Data extracts START

==> src/rtl/mips_pkg.sv <==
// Shared encodings for the control pipeline: forward selects and the bubble.
// Used by ctrl_pipeline and hazard_detect.
package mips_pkg;

    typedef enum logic [1:0] {
        FWD_REG = 2'b00,
        FWD_W   = 2'b01,
        FWD_M   = 2'b10
    } fwd_t;

    typedef struct packed {
        logic mem2reg;
        logic mem_wr;
        logic branch;
        logic alu_src;
        logic reg_dst;
        logic reg_wr;
        logic jmp;
    } ctrl_t;

    localparam ctrl_t BUBBLE = '0;

endpackage

==> src/rtl/hazard_detect.sv <==
// Stall and forward-select generation for the E stage.
// CTRL_PIPELINE_FORWARD_EN selects forwarding with load-use stalls only.
module hazard_detect
    import mips_pkg::*;
#(
    parameter int WIDTH_REG_ADDR = 5
) (
    input  logic [WIDTH_REG_ADDR-1:0] rs_d,
    input  logic [WIDTH_REG_ADDR-1:0] rt_d,
    input  logic [WIDTH_REG_ADDR-1:0] rs_e,
    input  logic [WIDTH_REG_ADDR-1:0] rt_e,
    input  logic [WIDTH_REG_ADDR-1:0] wr_reg_e,
    input  logic [WIDTH_REG_ADDR-1:0] wr_reg_m,
    input  logic [WIDTH_REG_ADDR-1:0] wr_reg_w,
    input  logic                      reg_wr_e,
    input  logic                      mem2reg_e,
    input  logic                      reg_wr_m,
    input  logic                      reg_wr_w,
    output logic                      stall,
    output logic [1:0]                forward_a_e,
    output logic [1:0]                forward_b_e
);

    localparam int RW = WIDTH_REG_ADDR;

    function automatic logic hit(
        input logic [RW-1:0] src,
        input logic [RW-1:0] wr,
        input logic          we
    );
        return we && (src != '0) && (src == wr);
    endfunction

    logic match_e;
    logic match_m;

    assign match_e = hit(rs_d, wr_reg_e, reg_wr_e)
                   | hit(rt_d, wr_reg_e, reg_wr_e);
    assign match_m = hit(rs_d, wr_reg_m, reg_wr_m)
                   | hit(rt_d, wr_reg_m, reg_wr_m);

`ifdef CTRL_PIPELINE_FORWARD_EN
    // M is newer than W, so it wins when both hold the same register
    function automatic logic [1:0] fwd_sel(
        input logic [RW-1:0] src,
        input logic [RW-1:0] wm,
        input logic          we_m,
        input logic [RW-1:0] ww,
        input logic          we_w
    );
        if (hit(src, wm, we_m))
            return FWD_M;
        else if (hit(src, ww, we_w))
            return FWD_W;
        else
            return FWD_REG;
    endfunction

    assign stall       = mem2reg_e & match_e;
    assign forward_a_e = fwd_sel(rs_e, wr_reg_m, reg_wr_m,
                                 wr_reg_w, reg_wr_w);
    assign forward_b_e = fwd_sel(rt_e, wr_reg_m, reg_wr_m,
                                 wr_reg_w, reg_wr_w);

    logic unused;
    assign unused = match_m;
`else
    // W needs no check: the register file writes before it reads
    assign stall       = match_e | match_m;
    assign forward_a_e = FWD_REG;
    assign forward_b_e = FWD_REG;

    logic unused;
    assign unused = ^{mem2reg_e, rs_e, rt_e, wr_reg_w, reg_wr_w};
`endif

endmodule

==> src/rtl/ctrl_pipeline.sv <==
// E/M/W control pipeline registers with stall, flush and forwarding.
// Define CTRL_PIPELINE_FORWARD_EN to enable forwarding.
module ctrl_pipeline
    import mips_pkg::*;
#(
    parameter int WIDTH_ALU_CONTROL = 3,
    parameter int WIDTH_REG_ADDR    = 5
) (
    input  logic                         clk,
    input  logic                         rst,
    input  logic [WIDTH_ALU_CONTROL-1:0] alu_control_d,
    input  logic                         mem2reg_d,
    input  logic                         mem_wr_d,
    input  logic                         branch_d,
    input  logic                         alu_src_d,
    input  logic                         reg_dst_d,
    input  logic                         reg_wr_d,
    input  logic                         jmp_d,
    input  logic [WIDTH_REG_ADDR-1:0]    rs_d,
    input  logic [WIDTH_REG_ADDR-1:0]    rt_d,
    input  logic [WIDTH_REG_ADDR-1:0]    rd_d,
    input  logic                         redirect_e,
    output logic [WIDTH_ALU_CONTROL-1:0] alu_control_e,
    output logic                         alu_src_e,
    output logic                         reg_dst_e,
    output logic                         branch_e,
    output logic                         jmp_e,
    output logic [WIDTH_REG_ADDR-1:0]    rs_e,
    output logic [WIDTH_REG_ADDR-1:0]    rt_e,
    output logic                         mem2reg_m,
    output logic                         mem_wr_m,
    output logic                         reg_wr_m,
    output logic                         mem2reg_w,
    output logic                         reg_wr_w,
    output logic [WIDTH_REG_ADDR-1:0]    wr_reg_e,
    output logic [WIDTH_REG_ADDR-1:0]    wr_reg_m,
    output logic [WIDTH_REG_ADDR-1:0]    wr_reg_w,
    output logic                         stall_f,
    output logic                         stall_d,
    output logic                         flush_d,
    output logic [1:0]                   forward_a_e,
    output logic [1:0]                   forward_b_e
);

    localparam int RW = WIDTH_REG_ADDR;

    ctrl_t         ctrl_d;
    ctrl_t         ctrl_e;
    logic [RW-1:0] rd_e;
    logic          stall_hd;
    logic          bubble_e;
    logic          stall;

    assign ctrl_d = '{
        mem2reg: mem2reg_d,
        mem_wr:  mem_wr_d,
        branch:  branch_d,
        alu_src: alu_src_d,
        reg_dst: reg_dst_d,
        reg_wr:  reg_wr_d,
        jmp:     jmp_d
    };

    // Redirect wins: the D instruction is discarded, so holding it is moot
    assign stall    = stall_hd & ~redirect_e & ~rst;
    assign stall_f  = stall;
    assign stall_d  = stall;
    assign flush_d  = redirect_e & ~rst;
    assign bubble_e = stall_hd | redirect_e;

    assign alu_src_e = ctrl_e.alu_src;
    assign reg_dst_e = ctrl_e.reg_dst;
    assign branch_e  = ctrl_e.branch;
    assign jmp_e     = ctrl_e.jmp;
    assign wr_reg_e  = ctrl_e.reg_dst ? rd_e : rt_e;

    always_ff @(posedge clk) begin
        if (rst || bubble_e) begin
            ctrl_e        <= BUBBLE;
            alu_control_e <= '0;
            rs_e          <= '0;
            rt_e          <= '0;
            rd_e          <= '0;
        end else begin
            ctrl_e        <= ctrl_d;
            alu_control_e <= alu_control_d;
            rs_e          <= rs_d;
            rt_e          <= rt_d;
            rd_e          <= rd_d;
        end
    end

    always_ff @(posedge clk) begin
        if (rst) begin
            mem2reg_m <= 1'b0;
            mem_wr_m  <= 1'b0;
            reg_wr_m  <= 1'b0;
            wr_reg_m  <= '0;
            mem2reg_w <= 1'b0;
            reg_wr_w  <= 1'b0;
            wr_reg_w  <= '0;
        end else begin
            mem2reg_m <= ctrl_e.mem2reg;
            mem_wr_m  <= ctrl_e.mem_wr;
            reg_wr_m  <= ctrl_e.reg_wr;
            wr_reg_m  <= wr_reg_e;
            mem2reg_w <= mem2reg_m;
            reg_wr_w  <= reg_wr_m;
            wr_reg_w  <= wr_reg_m;
        end
    end

    hazard_detect #(
        .WIDTH_REG_ADDR(RW)
    ) u_hazard (
        .rs_d       (rs_d),
        .rt_d       (rt_d),
        .rs_e       (rs_e),
        .rt_e       (rt_e),
        .wr_reg_e   (wr_reg_e),
        .wr_reg_m   (wr_reg_m),
        .wr_reg_w   (wr_reg_w),
        .reg_wr_e   (ctrl_e.reg_wr),
        .mem2reg_e  (ctrl_e.mem2reg),
        .reg_wr_m   (reg_wr_m),
        .reg_wr_w   (reg_wr_w),
        .stall      (stall_hd),
        .forward_a_e(forward_a_e),
        .forward_b_e(forward_b_e)
    );

endmodule

==> config.mk <==
export PLATFORM = sky130hd
export DESIGN_NAME = ctrl_pipeline
export DESIGN_NICKNAME = d
export VERILOG_FILES = /design/src/rtl/mips_pkg.sv /design/src/rtl/hazard_detect.sv /design/src/rtl/ctrl_pipeline.sv
export SDC_FILE = /design/constraint.sdc
export NUM_CORES = 1
export LEC_CHECK = 0
export CORE_UTILIZATION = 25
export CTS_CLUSTER_DIAMETER = 50
export DETAILED_ROUTE_END_ITERATION = 8
export GPL_TIMING_DRIVEN = 1
export HOLD_SLACK_MARGIN = 0.03
export PLACE_DENSITY = 0.5
export SETUP_SLACK_MARGIN = 0.3
export SLEW_MARGIN = 0
export SYNTH_ARGS = -nofsm -noshare
export SYNTH_HDL_FRONTEND = slang
export SYNTH_SLANG_ARGS = --single-unit
==> constraint.sdc <==
create_clock -name clk -period 6.1 [get_ports clk]
set_input_delay 1.22 -clock clk [delete_from_list [all_inputs] [get_ports clk]]
set_output_delay 1.22 -clock clk [all_outputs]
set_load 0.02 [all_outputs]
==> results.txt, run 1 <==
----------------------------------------------------
[Run status]
  Status ... finished, final reports clean

[Detailed routing]
  1st-iter DRT viols ... 42
  Remaining antenna violation count after routing ... 0
  Post-DR vias/cell ... 4.201
  Wire length per cell after detailed routing ... 12.84 µm
  Number of optimization iterations in the first detailed-route pass ... 4
  Number of DRC violations after detailed routing ... 0
  Via Count ... 1298
  WL final ... 3969 µm

[Timing]
  Final setup viols ... 0
  Number of endpoints with negative hold slack in the final report ... 0
  Pin slew with the least headroom to its limit ... 655.3 ps
  Final critical-path share of the clock period ... 80.44%
  Pins over their slew limit ... 0
  F_max ... 203.8 MHz
  Worst clock skew ... 7.149 ps
  Setup TNS ... 0 ps
  Final worst path period need ... 4907 ps
  Relative slew margins ... 56.18%
  RSZ-0062 raised after global routing ... false

[Final layout]
  Filler cell count ... 618
  Top library cells by usage in the layout, fill and taps aside ... clkdlybuf4s50_1, dfxtp_1, nand2_1
  Final nets ... 261
  Area of all placed cells without fillers ... 0.002436 mm²
  Antenna Cells ... 0
  Area added between synthesis and finish ... 53.91%
  Area taken by flip-flops and latches ... 800.8 µm²
  Commonest non-fill, non-tap cell in the layout ... clkdlybuf4s50_1
  Fraction of final layout cells with drive strength greater than 1 ... 5.983%
  Multi-input combinational cell area ... 670.6 µm²

[Synthesis]
  Share of flip-flops with an asynchronous set or reset after synthesis ... 0%
  Fraction of the yosys area taken by sequential cells ... 50.59%
  Number of storage elements in the synthesis netlist ... 40
  Main flop type after synthesis ... dfxtp_1
  Combined area of all synthesized cells ... 0.001583 mm²
  Warnings, synthesis ... 0
  Post-Synthesis Mean Instance Area ... 9.478 µm²
  Cell variety after synth ... 23
  Number of cells produced by synthesis ... 167
  Number of enable-type register cells in the synthesized netlist ... 0

[Worst setup path]
  Endpoint of the worst-slack reg-to-reg timing path ... rs_e[3]$_SDFF_PP0_
  Data arrival time of the critical path ... 3690 ps
  Slowest Stage Delay on Critical Path ... 580 ps
  Critical path buffer and inverter count ... 3
  Crit path top cell by count ... clkdlybuf4s50_1
  FF-to-FF Start ... reg_dst_e$_SDFF_PP0_
  Max stage delay cell, worst path ... or4_1
  Critical Setup Path Class ... in2out
  Cell depth of the worst flop-to-flop path ... 6
  Slack of the worst reg-to-reg path ... 3920 ps
  Crit-path cells ... clkdlybuf4s50_1 -> or4_1 -> o21ai_0 -> o32ai_4 -> buf_4 -> o21a_1 -> clkdlybuf4s50_1
  Family with the most delay on the worst path ... buffers and inverters
  Required time worst endpoint ... 4880 ps
  Largest fanout on the critical path ... 26
  Crit path launch type ... input port
  Nature of the critical path endpoint ... primary output

[Clock network]
  Clock-pin slew on the worst setup and hold paths ... 80 ps
  CTS buffer count ... 5
  Clock root buffer master ... clkbuf_8
  Clock tree from TritonCTS ... done
  H-tree depth reported by CTS ... 2
  Clock network latency to the later pin of the worst-skew pair ... 300 ps
  Post-CTS Hold Buffers ... 0
  Post-CTS Resized ... 0
  Largest buffer count on any clock path ... 2
  Number of setup buffers added after CTS ... 0
  Number of clock sinks ... 40

[Hold path]
  Endpoint, Worst Hold ... mem2reg_m$_SDFF_PP0_
  Instance count along the most critical hold path ... 1
  Path type of the worst min-delay path ... reg2reg
  Origin of the worst min-delay path ... ctrl_e[6]$_SDFF_PP0_

[Floorplanning]
  Horizontal extent of the die ... 81.57 µm
  Height of the chip ... 81.57 µm
  Effective utilization at floorplan ... 26.27%
  Core Rows ... 28
  Top Ports ... 72
  DIE AREA ... 0.006654 mm²
  Core footprint ... 0.006026 mm²

[GRT]
  Number of antenna violations at the first check in global routing ... 0
  Total global routing overflow ... 0
  Fraction of met1 tracks used by global routing ... 16.22%
  Via count of the first global-routing pass ... 1215
  Maximum number of pins on one net before global-route repair ... 27
  Wire length of the first global-routing pass ... 6161 µm
  Global routing's busiest layer ... met2
  Met3 usage in global routing ... 5.556%
  Met2 usage in global routing ... 19.67%
  GR Util All Layers ... 12.89%

[Power and ir drop]
  Part of the power in registers ... 41.7%
  Combinational Power Share ... 12.5%
  PwrDens ... 271.1 mW/mm²
  Power spent charging and discharging nets ... 0.0001431 W
  Internal portion of total power ... 0.0005173 W
  Max rail drop VDD ... 0.0001341 V
  Leakage Power ... 0.9537 nW
  Switching share of power ... 21.66%
  Clk network pwr share ... 45.8%

[Placed design]
  Placer congestion estimate ... 0.7730
  Total placed instance area ... 0.002277 mm²
  HPWL after detailed placement ... 2752 µm
  # port buffers ... 67

[Job]
  Number of maximum-capacitance constraint violations ... 0

----------------------------------------------------
## area by class of cell
type	instances	area share (%)
well taps	75	3.852
clock buffers	5	2.825
clock inverters	3	3.698
flip-flops and latches	40	32.87
inverters	5	0.7704
repair buffers	70	28.45
multi-input cells	111	27.53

Data extracts END

▶ What this task involves:
Beginning at the top of the entries above, output each line exactly, and end with the line in which "logic match_e;" appears.

▶ Solution:
==> src/rtl/mips_pkg.sv <==
// Shared encodings for the control pipeline: forward selects and the bubble.
// Used by ctrl_pipeline and hazard_detect.
package mips_pkg;

    typedef enum logic [1:0] {
        FWD_REG = 2'b00,
        FWD_W   = 2'b01,
        FWD_M   = 2'b10
    } fwd_t;

    typedef struct packed {
        logic mem2reg;
        logic mem_wr;
        logic branch;
        logic alu_src;
        logic reg_dst;
        logic reg_wr;
        logic jmp;
    } ctrl_t;

    localparam ctrl_t BUBBLE = '0;

endpackage

==> src/rtl/hazard_detect.sv <==
// Stall and forward-select generation for the E stage.
// CTRL_PIPELINE_FORWARD_EN selects forwarding with load-use stalls only.
module hazard_detect
    import mips_pkg::*;
#(
    parameter int WIDTH_REG_ADDR = 5
) (
    input  logic [WIDTH_REG_ADDR-1:0] rs_d,
    input  logic [WIDTH_REG_ADDR-1:0] rt_d,
    input  logic [WIDTH_REG_ADDR-1:0] rs_e,
    input  logic [WIDTH_REG_ADDR-1:0] rt_e,
    input  logic [WIDTH_REG_ADDR-1:0] wr_reg_e,
    input  logic [WIDTH_REG_ADDR-1:0] wr_reg_m,
    input  logic [WIDTH_REG_ADDR-1:0] wr_reg_w,
    input  logic                      reg_wr_e,
    input  logic                      mem2reg_e,
    input  logic                      reg_wr_m,
    input  logic                      reg_wr_w,
    output logic                      stall,
    output logic [1:0]                forward_a_e,
    output logic [1:0]                forward_b_e
);

    localparam int RW = WIDTH_REG_ADDR;

    function automatic logic hit(
        input logic [RW-1:0] src,
        input logic [RW-1:0] wr,
        input logic          we
    );
        return we && (src != '0) && (src == wr);
    endfunction

    logic match_e;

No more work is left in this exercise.